Tbf you're probably in the majority with that view. But, there are plenty who would disagree..... Meeeeeeeeeeeee !:thumb:


----------



## andy__d (Jun 27, 2018)

i Thought AG UHD was expensive.... i soon learnt it really isnt 

buy whatever You fancy that you can afford ,, theres no right/wrong/other ,, 
some will look at you as if you have two heads for buying a £10 pot of wax others if its more than £X ,,


----------



## The Cueball (Feb 8, 2007)

Coupe25 said:


> Theres really no need to spend more than £50ish max for a wax. Anything over is just burning money for the sake of it


You could say that about a lot of things really....

You buy what you can afford and what you want...

:thumb:


----------



## Sheep (Mar 20, 2009)

The Cueball said:


> You could say that about a lot of things really....
> 
> You buy what you can afford and what you want...
> 
> :thumb:


I would add that people buy what they believe to have value as well.

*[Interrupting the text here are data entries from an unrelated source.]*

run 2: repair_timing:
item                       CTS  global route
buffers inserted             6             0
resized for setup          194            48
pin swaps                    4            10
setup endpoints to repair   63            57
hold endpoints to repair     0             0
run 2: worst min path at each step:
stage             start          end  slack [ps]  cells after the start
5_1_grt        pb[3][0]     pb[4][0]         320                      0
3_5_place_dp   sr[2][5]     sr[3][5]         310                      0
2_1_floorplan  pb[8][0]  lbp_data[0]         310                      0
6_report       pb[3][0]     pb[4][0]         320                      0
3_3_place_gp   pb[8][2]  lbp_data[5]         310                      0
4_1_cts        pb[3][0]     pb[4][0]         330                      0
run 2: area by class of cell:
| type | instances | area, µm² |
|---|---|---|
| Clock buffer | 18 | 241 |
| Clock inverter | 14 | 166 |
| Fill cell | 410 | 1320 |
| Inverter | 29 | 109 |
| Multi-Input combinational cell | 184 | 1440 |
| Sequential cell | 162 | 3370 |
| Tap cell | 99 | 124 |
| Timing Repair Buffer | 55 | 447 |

If I had a show car, and a pristine garage (mines clean and new, but not exactly fancy) a nice pot of wax with fancy packaging would totally make sense for the "occasion" of applying it.

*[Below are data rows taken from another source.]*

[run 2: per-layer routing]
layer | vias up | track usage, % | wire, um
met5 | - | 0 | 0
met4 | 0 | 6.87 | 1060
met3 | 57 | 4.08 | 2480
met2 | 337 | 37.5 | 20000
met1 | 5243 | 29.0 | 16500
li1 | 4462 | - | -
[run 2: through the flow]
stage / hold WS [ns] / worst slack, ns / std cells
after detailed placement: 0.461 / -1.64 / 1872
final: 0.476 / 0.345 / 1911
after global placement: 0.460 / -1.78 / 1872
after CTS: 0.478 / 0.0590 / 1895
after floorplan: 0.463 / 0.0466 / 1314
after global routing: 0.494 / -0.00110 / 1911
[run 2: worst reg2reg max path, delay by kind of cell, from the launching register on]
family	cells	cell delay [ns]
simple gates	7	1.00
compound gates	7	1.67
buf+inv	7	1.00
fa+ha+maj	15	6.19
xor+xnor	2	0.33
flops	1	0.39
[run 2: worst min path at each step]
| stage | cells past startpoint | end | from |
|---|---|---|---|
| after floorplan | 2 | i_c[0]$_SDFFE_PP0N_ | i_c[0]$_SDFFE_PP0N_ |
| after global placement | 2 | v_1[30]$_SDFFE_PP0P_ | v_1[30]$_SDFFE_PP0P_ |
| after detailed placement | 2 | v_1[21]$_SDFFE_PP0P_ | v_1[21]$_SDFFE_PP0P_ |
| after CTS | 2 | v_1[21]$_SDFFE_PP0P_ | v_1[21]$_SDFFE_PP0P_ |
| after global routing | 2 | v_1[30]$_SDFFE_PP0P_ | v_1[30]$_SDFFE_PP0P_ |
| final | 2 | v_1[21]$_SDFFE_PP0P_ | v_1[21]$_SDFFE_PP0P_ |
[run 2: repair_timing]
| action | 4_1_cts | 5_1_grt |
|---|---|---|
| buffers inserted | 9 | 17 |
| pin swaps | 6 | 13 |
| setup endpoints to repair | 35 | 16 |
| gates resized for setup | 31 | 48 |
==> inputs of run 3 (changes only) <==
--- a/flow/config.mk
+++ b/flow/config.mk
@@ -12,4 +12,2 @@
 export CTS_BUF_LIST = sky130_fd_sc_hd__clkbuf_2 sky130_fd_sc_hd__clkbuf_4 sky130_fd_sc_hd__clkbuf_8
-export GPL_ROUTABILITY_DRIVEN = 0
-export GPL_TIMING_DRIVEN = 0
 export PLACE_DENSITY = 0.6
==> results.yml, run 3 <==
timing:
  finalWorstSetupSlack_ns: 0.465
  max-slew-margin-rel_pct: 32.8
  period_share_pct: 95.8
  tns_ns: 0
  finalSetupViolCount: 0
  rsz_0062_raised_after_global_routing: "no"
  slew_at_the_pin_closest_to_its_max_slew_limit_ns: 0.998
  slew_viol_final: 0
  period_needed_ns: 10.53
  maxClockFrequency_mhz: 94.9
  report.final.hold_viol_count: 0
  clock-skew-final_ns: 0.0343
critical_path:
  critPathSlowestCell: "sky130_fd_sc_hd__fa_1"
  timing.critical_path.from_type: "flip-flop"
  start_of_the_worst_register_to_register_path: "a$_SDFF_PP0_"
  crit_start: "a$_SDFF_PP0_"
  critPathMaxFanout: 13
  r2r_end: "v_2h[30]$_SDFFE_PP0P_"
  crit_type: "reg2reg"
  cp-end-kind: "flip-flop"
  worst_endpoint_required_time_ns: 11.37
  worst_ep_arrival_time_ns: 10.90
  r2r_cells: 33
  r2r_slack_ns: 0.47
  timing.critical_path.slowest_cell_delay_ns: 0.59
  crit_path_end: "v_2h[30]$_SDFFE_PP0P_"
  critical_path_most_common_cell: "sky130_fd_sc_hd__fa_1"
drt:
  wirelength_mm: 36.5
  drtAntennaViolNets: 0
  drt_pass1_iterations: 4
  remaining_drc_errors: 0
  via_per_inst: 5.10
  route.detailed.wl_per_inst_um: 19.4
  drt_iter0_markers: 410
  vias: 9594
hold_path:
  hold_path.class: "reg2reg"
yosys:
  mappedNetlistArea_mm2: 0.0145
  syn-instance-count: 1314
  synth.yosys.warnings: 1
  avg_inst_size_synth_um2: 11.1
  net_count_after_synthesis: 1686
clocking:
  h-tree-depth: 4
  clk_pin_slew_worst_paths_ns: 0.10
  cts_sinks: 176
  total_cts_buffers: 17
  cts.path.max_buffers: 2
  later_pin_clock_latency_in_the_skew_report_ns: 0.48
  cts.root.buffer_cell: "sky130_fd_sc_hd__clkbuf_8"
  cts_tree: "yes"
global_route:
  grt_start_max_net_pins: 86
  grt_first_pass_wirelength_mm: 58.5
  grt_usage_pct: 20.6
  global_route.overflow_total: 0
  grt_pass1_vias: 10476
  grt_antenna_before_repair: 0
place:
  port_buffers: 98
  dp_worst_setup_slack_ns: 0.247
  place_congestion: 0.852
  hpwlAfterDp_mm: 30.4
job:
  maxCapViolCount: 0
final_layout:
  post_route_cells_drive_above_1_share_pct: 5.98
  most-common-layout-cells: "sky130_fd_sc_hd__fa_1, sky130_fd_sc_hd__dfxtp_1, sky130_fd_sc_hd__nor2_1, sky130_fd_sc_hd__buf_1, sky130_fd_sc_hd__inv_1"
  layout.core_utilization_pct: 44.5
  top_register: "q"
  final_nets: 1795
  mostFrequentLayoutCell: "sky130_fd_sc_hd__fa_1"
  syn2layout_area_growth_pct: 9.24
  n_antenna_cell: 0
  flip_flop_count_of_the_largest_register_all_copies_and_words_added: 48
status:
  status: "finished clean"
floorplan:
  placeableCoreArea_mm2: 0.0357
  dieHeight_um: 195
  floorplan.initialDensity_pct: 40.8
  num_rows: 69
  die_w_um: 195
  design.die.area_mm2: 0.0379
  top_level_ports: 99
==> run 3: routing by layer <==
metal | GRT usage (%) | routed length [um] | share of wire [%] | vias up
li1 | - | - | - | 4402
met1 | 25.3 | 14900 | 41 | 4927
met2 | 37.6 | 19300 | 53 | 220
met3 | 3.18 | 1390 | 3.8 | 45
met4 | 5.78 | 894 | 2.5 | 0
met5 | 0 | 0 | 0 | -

However, convincing the Mrs that spending $250 on a wax instead of groceries would not exactly go over well. Most I've spent for a pot of wax is around $60 bucks (CAD), but both my cars are daily drivers and need protection more than anything else.


----------



## WristyManchego (Sep 9, 2018)

Anyone up for a group buy?

https://www.waxit.com.au/collections/waxes/products/goldfinger-goldwax-23-75-karat-gold-content


----------



## Coupe25 (Feb 11, 2017)

suds said:


> Tbf you're probably in the majority with that view. But, there are plenty who would disagree..... Meeeeeeeeeeeee !:thumb:


If you can provide factual data comparing a £100+ wax to a £50 or less wax to prove it is superior im all ears.
Otherwise you're disagreeing for the sake of it, with no evidence to support your view


----------



## stonejedi (Feb 2, 2008)

Coupe25 said:


> If you can provide factual data comparing a £100+ wax to a £50 or less wax to prove it is superior im all ears.
> Otherwise you're disagreeing for the sake of it, with no evidence to support your view


What wax's have you tried?I have personally tried a lot over the years ranging from cheap to moderately expensive,and have always found differences in usability,finishes,aroma,and durability from using different brands,their is not one wax to rule them all regardless of price,you can get unique qualities from any priced wax ,but I do agree that if you have not tried a variety of wax's you can't really differentiate the differences in them...9 times out of ten the more expensive waxes have the more R&D,and better ingredients has been put into them,and they will offer a more satisfying user experience.SJ.


----------



## westerman (Oct 12, 2008)

I just like waxes.
Sealants or ceramic coatings just make me feel as though I'm applying a semi permanent coating when actually I like to play at doing my car every 2 or 3 months with a good wax.:thumb:

Harry...:lol:


----------



## Gas head (May 28, 2010)

most expensive wax I have is 250ish have a couple at this price range, a quite a few middle ground at 120, and quite a few at 50, which ones would I buy again, maybe enigma, souveran, maybe try another swixvax at 120 ish, Ill never use them all as I top ceramic coatings now, must have over my lifetime in waxes, i'm not sure I got much out of the most expensive ones tbh. I do like enigma though.


----------



## beatty599 (Sep 18, 2016)

I've a fair few waxes, AG HD Wax, Dodo juice Hybrid wax, Autofinesse Finesse, Waxaddict Quartz, Showgloss, Vortex and a Development one. 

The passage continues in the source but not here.